WHAT TO WORK ON:
Give again, word for word, every line below from the one that has "assign s[0] = one | four;" through the one that has "clock_skew_ps: 10.85", both included, and no others.

Stored data entries:
________

This is an optimization exercise on Yosys and OpenROAD, whose aim is small area, not a production implementation.
At most, simulation tests tie the RTL to the original design; equivalence was not proved.
Only the layout flow was run in run 2; the RTL was not checked for function there.
Power figures rest on the tool's default switching activity, not on a simulated workload.

$ cat flow/run.sh
#!/bin/bash
# synth_recipe.tcl (not shown) runs the flow's synth.tcl, then flattens the netlist and writes it again
# the make line also repeats each setting of config.mk as NAME=value (left out here)
make -C /OpenROAD-flow-scripts/flow DESIGN_CONFIG=/design/flow/config.mk WORK_HOME=/design/flow/orfs CLKGATE_MAP_FILE= SYNTH_SCRIPT=/design/flow/synth_recipe.tcl finish
$ cat flow/config.mk
export PLATFORM = sky130hd
export DESIGN_NAME = my_watch
export DESIGN_NICKNAME = my_watch
export VERILOG_FILES = /design/flow/design.v
export SDC_FILE = /design/flow/constraint.sdc
export NUM_CORES = 4
export LEC_CHECK = 0
export CAP_MARGIN = 20
export CORE_MARGIN = 2
export CORE_UTILIZATION = 40
export SLEW_MARGIN = 20
$ cat flow/constraint.sdc
create_clock -name core_clock -period 10.0 [get_ports {clk}]
set_input_delay 2.0000 -clock core_clock [delete_from_list [all_inputs] [get_ports {clk}]]
set_output_delay 2.0000 -clock core_clock [all_outputs]
set_load 0.01 [all_outputs]
$ cat flow/design.v
module my_watch(clk, rst, key_reset, key_start_pause, key_display_stop,
    hex0, hex1, hex2, hex3, hex4, hex5
    );
    input clk, rst, key_reset, key_start_pause, key_display_stop;
    output [6:0] hex0, hex1, hex2, hex3, hex4, hex5;
    wire fire_r, fire_s, fire_d;
    debounce u_dr(.clk(clk), .rst(rst), .key(key_reset),        .fire(fire_r));
    debounce u_ds(.clk(clk), .rst(rst), .key(key_start_pause),  .fire(fire_s));
    debounce u_dd(.clk(clk), .rst(rst), .key(key_display_stop), .fire(fire_d));
    reg run, disp;
    reg [3:0] div;
    wire clr    = rst | fire_r;
    wire run_n  = ~rst & ((run & ~fire_r) ^ fire_s);
    wire disp_n = rst | ((disp | fire_r) ^ fire_d);
    wire load   = clr | disp_n;
    always @(posedge clk) begin
        run  <= run_n;
        disp <= disp_n;
    end
    wire div9 = div[3] & div[0];
    wire tick = run_n & div9 & ~clr;
    wire [3:0] div_inc = {div[3] & ~div[0] | div[2] & div[1] & div[0],
                          div[2] ^ (div[1] & div[0]),
                          ~div[3] & (div[1] ^ div[0]),
                          ~div[0]};
    always @(posedge clk)
        if (clr)        div <= {3'b000, run_n};
        else if (run_n) div <= div_inc;
    wire c0, c1, c2, c3, c4, c5;
    wire [3:0] ms_lo, ms_hi, s_lo, m_lo, m_hi;
    wire [2:0] s_hi;
    wire [3:0] ms_lo_n, ms_hi_n, s_lo_n, m_lo_n, m_hi_n;
    wire [2:0] s_hi_n;
    digit10 u_ms_lo(.clk(clk), .clr(clr), .en(tick), .q(ms_lo), .d(ms_lo_n), .co(c0));
    digit10 u_ms_hi(.clk(clk), .clr(clr), .en(c0),   .q(ms_hi), .d(ms_hi_n), .co(c1));
    digit10 u_s_lo (.clk(clk), .clr(clr), .en(c1),   .q(s_lo),  .d(s_lo_n),  .co(c2));
    digit6  u_s_hi (.clk(clk), .clr(clr), .en(c2),   .q(s_hi),  .d(s_hi_n),  .co(c3));
    digit10 u_m_lo (.clk(clk), .clr(clr), .en(c3),   .q(m_lo),  .d(m_lo_n),  .co(c4));
    digit10 u_m_hi (.clk(clk), .clr(clr), .en(c4),   .q(m_hi),  .d(m_hi_n),  .co(c5));
    reg [3:0] d_ms_lo, d_ms_hi, d_s_lo, d_m_lo, d_m_hi;
    reg [2:0] d_s_hi;
    always @(posedge clk)
        if (load) begin
            d_ms_lo <= ms_lo_n;
            d_ms_hi <= ms_hi_n;
            d_s_lo  <= s_lo_n;
            d_s_hi  <= s_hi_n;
            d_m_lo  <= m_lo_n;
            d_m_hi  <= m_hi_n;
        end
    seg10 LED8_minute_display_high(d_m_hi, hex5);
    seg10 LED8_minute_display_low(d_m_lo, hex4);
    seg6  LED8_second_display_high(d_s_hi, hex3);
    seg10 LED8_second_display_low(d_s_lo, hex2);
    seg10 LED8_msecond_display_high(d_ms_hi, hex1);
    seg10 LED8_msecond_display_low(d_ms_lo, hex0);
endmodule
module debounce(clk, rst, key, fire);
    input clk, rst, key;
    output fire;
    reg [7:0] c;
    wire idle = (c == 8'd0);
    wire term = c[7] & c[6] & c[2] & c[1] & c[0];    
    assign fire = term & key;
    always @(posedge clk)
        if (rst | fire)   c <= 8'd0;
        else if (term)    c <= 8'd1;
        else if (idle)    c <= key ? 8'd0 : 8'd2;
        else              c <= c + 8'd1;
endmodule
module digit10(clk, clr, en, q, d, co);
    input clk, clr, en;
    output reg [3:0] q;
    output [3:0] d;
    output co;
    wire [3:0] inc = {q[3] & ~q[0] | q[2] & q[1] & q[0],
                      q[2] ^ (q[1] & q[0]),
                      ~q[3] & (q[1] ^ q[0]),
                      ~q[0]};
    assign co = en & q[3] & q[0];
    assign d = clr ? 4'd0 : en ? inc : q;
    always @(posedge clk) q <= d;
endmodule
module digit6(clk, clr, en, q, d, co);
    input clk, clr, en;
    output reg [2:0] q;
    output [2:0] d;
    output co;
    wire [2:0] inc = {q[2] ? ~q[0] : q[1] & q[0],
                      ~q[2] & (q[1] ^ q[0]),
                      ~q[0]};
    assign co = en & q[2] & q[0];
    assign d = clr ? 3'd0 : en ? inc : q;
    always @(posedge clk) q <= d;
endmodule
module seg10(d, s);
    input [3:0] d;
    output [6:0] s;
    wire one  = ~d[3] & ~d[2] & ~d[1] & d[0];
    wire four = d[2] & ~d[1] & ~d[0];
    assign s[0] = one | four;
    assign s[1] = d[2] & (d[1] ^ d[0]);
    assign s[2] = ~d[2] & d[1] & ~d[0];
    assign s[3] = one | four | d[2] & d[1] & d[0];
    assign s[4] = d[0] | d[2] & ~d[1];
    assign s[5] = d[1] & d[0] | ~d[3] & ~d[2] & (d[1] | d[0]);
    assign s[6] = ~d[3] & ~d[2] & ~d[1] | d[2] & d[1] & d[0];
endmodule
module seg6(d, s);
    input [2:0] d;
    output [6:0] s;
    wire one_four = ~d[2] & ~d[1] & d[0] | d[2] & ~d[0];
    assign s[0] = one_four;
    assign s[1] = d[2] & d[0];
    assign s[2] = d[1] & ~d[0];
    assign s[3] = one_four;
    assign s[4] = d[0] | d[2];
    assign s[5] = ~d[2] & (d[1] | d[0]);
    assign s[6] = ~d[2] & ~d[1];
endmodule
==> results.yml, run 1 <==
timing:
  rsz0062_at_grt: "no"
  worst_slew_pin_slew_ps: 946.1
  layout_min_cycle_time_ps: 4263
  final_max_slew_viol_count: 0
  finalHoldViolCount: 0
  max_slew_margin_pct: 36.93
  clock_skew_ps: 10.85
  maxClockFrequency_mhz: 234.6
  finalCritPeriodShare_pct: 42.63
  setup_viol: 0
  setup-tns-final_ps: 0
die:
  die_w_um: 102.1
  num_rows: 35
  ios: 47
  coreArea_sq_um: 9284
  initial_utilization_pct: 41.43
  die_h_um: 102.1
  die_area_sq_um: 10420
power:
  p_seq_share_pct: 52.2
  pwr-share-clk_pct: 42.6
  finalPower_mw: 0.6223
  p_sw_mw: 0.1385
  peakVddDrop_mv: 0.06503
  p_int_mw: 0.4838
  sw_frac_of_total_pct: 22.26
  p_comb_share_pct: 5.2
  power.density_nw_per_um2: 134.8
  power_leakage_nw: 1.812
critical_path:
  worstPathBufferInverterCount: 1
  crit_type: "input port to register"
  slowest_delay_ps: 790
  cp.required_ps: 9970
  cp-end-kind: "register"
  crit_family: "simple AND/OR/NAND/NOR gates"
  cp_data_arrival_time_ps: 4230
  worstPathCellList: "clkdlybuf4s50_1 -> nand3_1 -> nor2_1 -> or2_2 -> or3_1"
  crit_fanout: 23
  slowest_stage: "or3_1"
  cp-start-kind: "input port"
logic_synthesis:
  synthArstFlopShare_pct: 0
  synth_edf_count: 24
  yosysUniqueCellTypes: 48
  synth_seq_area_share_pct: 45.80
  synthesis.nets: 432
  yosys-top-cells-area: "dfxtp_1, edfxtp_1, ha_1, nor2_1, xnor2_1"
  yosysWarningCount: 4
  avgSynthCellArea_sq_um: 9.520
  ys_ff_latch: 76
  synth.top_cell.area_share_pct: 27.07
  synth_top_cell_by_area: "dfxtp_1"
  syn_inst: 404
  netlist_area_sq_um: 3846
  synth-main-ff-cell: "dfxtp_1"
placement:
  routabilityCongestion: 0.7693
  hpwl_mm: 5.075
  io_buffers: 46
clocking:
  cts_buffers: 9
  clkTransAtPathRegs_ps: 80
  clock-sinks: 76
  cts_max_level: 3
  cts_tree: "yes"
  worstSkewPairLatency_ps: 350
  clockBufferDepth: 2
  post_cts_buffers: 0
  post_cts_resized: 0
  cts_hold_buf: 0
  root_buffer: "clkbuf_8"
routing:
  dr.pass1.iters: 4
  ant_nets: 0
  drc: 0
  wl_per_cell_um: 11.85
  via_per_inst: 4.983
  vias: 2880
  drt_iter0_markers: 60
  routed_wl_mm: 6.852
layout:
  nNetsFinal: 472
  area_growth_pct: 20.04
  drive_above_1_share_pct: 8.018
  num_antenna_cells: 0
hold_path:
  hold_path_class: "register to register"
flow_run:
  maxCapViolCount: 0
status:
  status: "timing/DRC/antenna clean"
global_routing:
  grt_max_degree: 24
  antenna_found_initial: 0
  grtUsageTotal_pct: 14.51
  overflow: 0
  grt_pass1_vias: 2739
  grt_pass1_wl_mm: 12.04
state kept, by name, indices dropped and copies added, names as in the netlist, named ones only:
signal / cells
u_ms_hi.q: 4
d_ms_lo: 4
u_m_lo.q: 4
u_ds.c: 8
disp: 1
d_s_hi: 3
u_dd.c: 8
div: 3
u_s_hi.q: 3
run: 1
d_ms_hi: 4
d_m_lo: 4
d_m_hi: 4
u_m_hi.q: 4
u_dr.c: 8
u_s_lo.q: 4
d_s_lo: 4
u_ms_lo.q: 4
per-stage QoR:
step | setup WS [ps] | std cells | cell area, sq um | hold WS (ps) | util [%]
after global placement | 5333 | 562 | 4385 | 469.5 | 47.24
after CTS | 5679 | 578 | 4617 | 489.4 | 49.73
after floorplan | 6258 | 404 | 3846 | 448.8 | -
after global routing | 5472 | 578 | 4617 | 501.8 | 49.73
final | 5737 | 578 | 4617 | 489.7 | 49.73
after detailed placement | 5300 | 562 | 4385 | 475.8 | 47.24
area by class of cell:
| type | count | area (sq um) |
|---|---|---|
| clock buffers | 10 | 137.6 |
| clock inverters | 6 | 93.84 |
| fillers | 932 | 4667 |
| inverters | 22 | 82.58 |
| multi-input cells | 288 | 1912 |
| flip-flops and latches | 76 | 1762 |
| well taps | 129 | 161.4 |
| repair buffers | 47 | 467.9 |
synth_stat cells, types with 11 or more instances:
cell type and count:
dfxtp_1 52, nor2_1 43, edfxtp_1 24, ha_1 23, nand2_1 23, inv_1 22
a21oi_1 19, nand3_1 19, nor3_1 19, clkbuf_1 14, xnor2_1 14, o21ai_0 11
cell families after synthesis:
kind of cell / share of synthesized area [%]
AOI/OAI and AO/OA: 10.67
xor gates and xnor gates: 5.010
adders and majority gates: 7.482
buffers and inverters: 4.489
DFF: 45.80
muxes: 2.635
and+or+nand+nor: 23.91
per-layer routing:
metal	GRT usage (%)	vias up	wire length, um
li1	-	1511	-
met1	18.84	1300	3314
met2	23.18	53	3108
met3	2.873	16	262
met4	7.179	0	167
met5	0	-	0
worst register-to-register path: stages, from the launching register on:
cell	delay, ps
dfxtp_1	410
nand3_1	150
nor2_1	380
or2_2	410
or3_1	790
cells in the final DEF (no fill, tap or decap), types with 4 or more instances in the layout:
cell	count
inv_1	22
o31ai_1	10
a21o_1	7
clkdlybuf4s50_1	46
o21ai_0	11
nor3_1	19
a21oi_1	19
nand2_1	23
clkbuf_8	10
xor2_1	8
nand4b_1	4
or2_2	9
nor4_1	4
nor2_1	43
edfxtp_1	24
mux2i_1	9
a31oi_1	4
ha_1	23
and2_1	7
and3_1	8
nand3_1	19
dfxtp_1	52
xnor2_1	14
or3_1	6
worst paths after layout:
check | start | end | slack (ps) | depth (start not counted)
hold / removal | div[1] | div[1] | 490 | 2
hold reg to reg | div[1] | div[1] | 490 | 2
setup / recovery | key_reset | d_m_hi[2] | 5740 | 5
setup reg to reg | u_dr.c[6] | d_m_hi[2] | 7470 | 4
power by group through the flow:
stage | registers, mW | clock network, mW | logic [mW]
finish | 0.325 | 0.265 | 0.0321
global route | 0.326 | 0.285 | 0.0381
CTS | 0.325 | 0.273 | 0.0327
detailed placement | 0.332 | 0 | 0.0326
global placement | 0.332 | 0 | 0.0318
floorplan | 0.331 | 0 | 0.0256
==> run 2: changes to the inputs <==
--- a/flow/design.v
+++ b/flow/design.v
@@ -58,15 +58,15 @@
 module debounce(clk, rst, key, fire);
     input clk, rst, key;
     output fire;
-    reg [7:0] c;
-    wire idle = (c == 8'd0);
-    wire term = c[7] & c[6] & c[2] & c[1] & c[0];    
+    reg [7:0] s;
+    wire idle = ~(s[0] | s[1] | s[2] | s[4] | s[5] | s[7]);
+    wire term = ~s[7] & s[6] & ~s[5] & s[3] & ~s[2] & ~s[1] & ~s[0];
+    wire fb   = s[7] ^ s[2];
     assign fire = term & key;
     always @(posedge clk)
-        if (rst | fire)   c <= 8'd0;
-        else if (term)    c <= 8'd1;
-        else if (idle)    c <= key ? 8'd0 : 8'd2;
-        else              c <= c + 8'd1;
+        if (rst)       s <= 8'h00;
+        else if (term) s <= {~key, 7'b0};
+        else           s <= {s[6:0], fb | (idle & ~key)};
 endmodule
 module digit10(clk, clr, en, q, d, co);
     input clk, clr, en;
==> flow/flow/run.sh (new file) <==
#!/bin/bash
# Own layout flow: the standard ORFS flow with
#  - synthesis mapped by ABC with an area-oriented script (flow/abc_area.script),
#    all else in synthesis as standard.sh does it (same registers and names);
#  - port buffers of the smallest buffer cell;
#  - clock tree from small clock buffers without dummy loads.
# Each step's full output goes to a log file in the work folder.
set -euo pipefail
W=$(pwd)
rm -rf "$W/scripts_area"
cp -r "$FLOW_HOME/scripts" "$W/scripts_area"
cp "$W/flow/abc_area.script" "$W/scripts_area/abc_area.script"

bash standard.sh SCRIPTS_DIR="$W/scripts_area" ABC_AREA=1 synth > "$W/synth.log" 2>&1

bash standard.sh \
  BUFFER_PORTS_ARGS="-buffer_cell sky130_fd_sc_hd__buf_1" \
  CTS_ARGS="$(cat "$W/flow/cts_args")" \
  finish > "$W/layout.log" 2>&1
==> flow/flow/abc_area.script (new file) <==
strash
&get -n
&st
&dch
&nf -R 1000
&put
topo
==> flow/flow/cts_args (new file) <==
-sink_clustering_enable -repair_clock_nets -dont_use_dummy_load -buf_list {sky130_fd_sc_hd__clkbuf_4 sky130_fd_sc_hd__clkbuf_8} -root_buf sky130_fd_sc_hd__clkbuf_8
==> flow/standard.sh (new file) <==
#!/bin/bash
# synth_recipe.tcl (not shown) runs the flow's synth.tcl, then flattens the netlist and writes it again
# the make line also repeats each setting of config.mk as NAME=value (left out here)
make -C /OpenROAD-flow-scripts/flow DESIGN_CONFIG=/design/flow/config.mk WORK_HOME=/design/flow/orfs CLKGATE_MAP_FILE= SYNTH_SCRIPT=/design/flow/synth_recipe.tcl "${@:-finish}"
removed: flow/run.sh
==> run 2 against run 1 <==
Synthesized area shrank 19%. Wire length fell by 25%. Die area decreased by 18%. Synthesized cell count fell by 25%. Power decreased by 20%. Critical path type unchanged. Critical endpoint unchanged. Largest power group unchanged. Highest routed layer unchanged.
==> results.yml, run 2 <==
clocking:
  worstSkewPairLatency_ps: 340
  clock-sinks: 76
  cts_tree: "yes"
  cts_hold_buf: 0
  cts_max_level: 3
  clockBufferDepth: 2
  clkTransAtPathRegs_ps: 70
  post_cts_buffers: 0
  cts_buffers: 9
  root_buffer: "clkbuf_8"
  post_cts_resized: 0
layout:
  nNetsFinal: 378
  nFillCells: 718
  final_common_cell: "dfxtp_1"
  reg_top3: "u_dd.s: 8 flops, u_dr.s: 8 flops, u_ds.s: 8 flops"
  mostFrequentLayoutCells: "dfxtp_1, buf_1, a21oi_1, edfxtp_1, nor3_1"
  post-route-cell-area_sq_um: 3535
  fin_cells: 456
  area_growth_pct: 13.09
  regArea_sq_um: 1762
  multi_input_area_sq_um: 1285
  num_antenna_cells: 0
  final_core_utilization_pct: 46.22
  drive_above_1_share_pct: 2.542
logic_synthesis:
  synthesis.nets: 323
  synth-xor-area-share_pct: 0.8407
  netlist_area_sq_um: 3125
  synthArstFlopShare_pct: 0
  synth_compound_area_share_pct: 10.89
  ys_ff_latch: 76
  synth.top_cell.area_share_pct: 33.31
  syn_inst: 301
  yosysUniqueCellTypes: 29
  synth_edf_count: 24
  synthSimpleGateAreaFrac_pct: 22.22
  synth.most_common_cell: "dfxtp_1"
  synthMuxAreaShare_pct: 0.3603
  synth_top_family_by_area: "simple AND/OR/NAND/NOR gates"
  synth_adder_area_share_pct: 6.805
  synth_seq_area_share_pct: 56.37
  synth-main-ff-cell: "dfxtp_1"
  synth_top_cell_by_area: "dfxtp_1"
  yosys-top-cells-area: "dfxtp_1, edfxtp_1, ha_1, a21oi_1, nor3_1"
  avgSynthCellArea_sq_um: 10.38
  yosysWarningCount: 4
  synth_top_cells_by_count: "dfxtp_1, a21oi_1, edfxtp_1, nor3_1, nor2_1"
die:
  ios: 47
  die_h_um: 92.40
  die_area_sq_um: 8537
  num_rows: 32
  die_w_um: 92.40
  coreArea_sq_um: 7647
  initial_utilization_pct: 40.87
global_routing:
  grtUsageTotal_pct: 13.03
  grt_max_degree: 25
  globalRouteMet3Util_pct: 2.685
  grt_pass1_vias: 2028
  met1_usage_pct: 17.82
  antenna_found_initial: 0
  overflow: 0
  grt_pass1_wl_mm: 8.907
  use_met2_pct: 19.34
  busiest_layer: "met2"
routing:
  ant_nets: 0
  drt_iter0_markers: 79
  wl_per_cell_um: 11.24
  dr.pass1.iters: 4
  vias: 2237
  routed_wl_mm: 5.126
  drc: 0
  via_per_inst: 4.906
timing:
  finalHoldViolCount: 0
  final_max_slew_viol_count: 0
  setup-tns-final_ps: 0
  worst_slew_pin_slew_ps: 1039
  layout_min_cycle_time_ps: 5469
  clock_skew_ps: 22.31
  hold_slack_ps: 453.4
  setup_viol: 0
  rsz0062_at_grt: "no"
  maxClockFrequency_mhz: 182.9
  finalCritPeriodShare_pct: 54.69
  timing.final.ws_setup_ps: 4531
  max_slew_margin_pct: 30.58
power:
  power.density_nw_per_um2: 141.6
  peakVddDrop_mv: 0.08435
  power_leakage_nw: 1.381
  finalPower_mw: 0.5005
critical_path:
  cp.required_ps: 10050
  worstPathCellList: "buf_1 -> nor2_1 -> and3_1 -> and3_1 -> and2_0 -> and3_1 -> and3_1 -> and3_1 -> and2_0 -> nand3_1 -> xor2_1 -> nor2_1"
  path_common_cell: "and3_1"
  ff2ff_setup_slack_ps: 5270
  crit_family: "simple AND/OR/NAND/NOR gates"
  cp-end-kind: "register"
  cp-start-kind: "input port"
  crit_type: "input port to register"
  crit_fanout: 24
  worstPathBufferInverterCount: 1
  cp_data_arrival_time_ps: 5520
  slowest_delay_ps: 510
  slowest_stage: "nor2_1"
status:
  status: "timing/DRC/antenna clean"
flow_run:
  maxCapViolCount: 0
placement:
  io_buffers: 46
  dp_cells: 447
  dp_slack_ps: 4232
  routabilityCongestion: 0.7689
  hpwl_mm: 3.543
  dpl-instance-area_sq_um: 3411
hold_path:
  hold_path_class: "register to register"
==> run 2: cell count changes in the layout (fill, tap and decap cells not counted), moves of 10 or more <==
cell	change
buf_1	+46
clkdlybuf4s50_1	-46
nor2_1	-25
inv_1	-22
clkinv_1	+17
and2_0	+15
xnor2_1	-12
a21oi_1	+11
nor2b_1	+11
nand3_1	-10
o31ai_1	-10
==> run 2: kinds of logic after synthesis <==
| family | after synthesis |
|---|---|
| and+or+nand+nor | 129 |
| DFF | 76 |
| AOI/OAI and AO/OA | 56 |
| muxes | 1 |
| xor gates and xnor gates | 3 |
| adders and majority gates | 17 |
| buffers and inverters | 19 |
==> run 2: layout make-up <==
class,instances,area share (%)
Multi-Input combinational cell,206,36.35
Inverter,17,1.805
Tap cell,102,3.611
Clock buffer,9,3.504
Timing Repair Buffer,46,4.885
Sequential cell,76,49.84
==> run 2: layer usage <==
layer	vias up	share of wire [%]	wire length (um)
li1	1181	-	-
met1	998	52	2670
met2	51	42	2144
met3	7	4.2	213
met4	0	1.9	97
met5	-	0	0
==> run 2: report_power, final <==
part           total [mW]  internal [mW]  switching, mW
sequential          0.320          0.319        0.00164
combinational     0.00949        0.00370        0.00579
clock               0.171         0.0802         0.0904
total               0.500          0.403         0.0978
==> run 2: final timing paths <==
| check | start | endpoint | cells after the start |
|---|---|---|---|
| setup reg to reg | u_dr.s[7] | d_m_hi[2] | 17 |
| setup / recovery | rst | d_m_hi[2] | 12 |
| hold / removal | u_ds.s[3] | u_ds.s[4] | 1 |
| hold reg to reg | u_ds.s[3] | u_ds.s[4] | 1 |

afterwards: timing with drivers on the ports:
The results above use ideal ports. As a check the final layouts listed here were re-extracted and re-timed, cells and wires unchanged.
Step 1 sets driving cells, clkbuf_16 on the clock port and buf_2 on the other inputs (assumed; they add their load-dependent delay and slew).
Step 2 times the ports against the registers' clock, not the clock port: input delays grow and output delays shrink by t, the midpoint of the rising clock arrivals with the driver on.
Three values: ideal, step 1, step 2; two values: the first two.
| run | t, ns | setup slack, ns | clock arrival spread, ns | worst register clock-pin slew, ns | worst slew at a driven data input, ns |
|---|---|---|---|---|---|
| run 1 | 0.372 | 5.737 / 5.745 / 5.372 | 0.011 / 0.011 | 0.09 / 0.09 | 0.03 |
| run 2 | 0.358 | 4.531 / 4.540 / 4.182 | 0.022 / 0.022 | 0.08 / 0.08 | 0.03 |
After both steps every run listed still meets setup and hold. The setup slack of run 1, which loses most, moves by +0.008 ns with the drivers and by -0.365 ns with both steps.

________

EXERCISE OUTPUT:
    assign s[0] = one | four;
    assign s[1] = d[2] & (d[1] ^ d[0]);
    assign s[2] = ~d[2] & d[1] & ~d[0];
    assign s[3] = one | four | d[2] & d[1] & d[0];
    assign s[4] = d[0] | d[2] & ~d[1];
    assign s[5] = d[1] & d[0] | ~d[3] & ~d[2] & (d[1] | d[0]);
    assign s[6] = ~d[3] & ~d[2] & ~d[1] | d[2] & d[1] & d[0];
endmodule
module seg6(d, s);
    input [2:0] d;
    output [6:0] s;
    wire one_four = ~d[2] & ~d[1] & d[0] | d[2] & ~d[0];
    assign s[0] = one_four;
    assign s[1] = d[2] & d[0];
    assign s[2] = d[1] & ~d[0];
    assign s[3] = one_four;
    assign s[4] = d[0] | d[2];
    assign s[5] = ~d[2] & (d[1] | d[0]);
    assign s[6] = ~d[2] & ~d[1];
endmodule
==> results.yml, run 1 <==
timing:
  rsz0062_at_grt: "no"
  worst_slew_pin_slew_ps: 946.1
  layout_min_cycle_time_ps: 4263
  final_max_slew_viol_count: 0
  finalHoldViolCount: 0
  max_slew_margin_pct: 36.93
  clock_skew_ps: 10.85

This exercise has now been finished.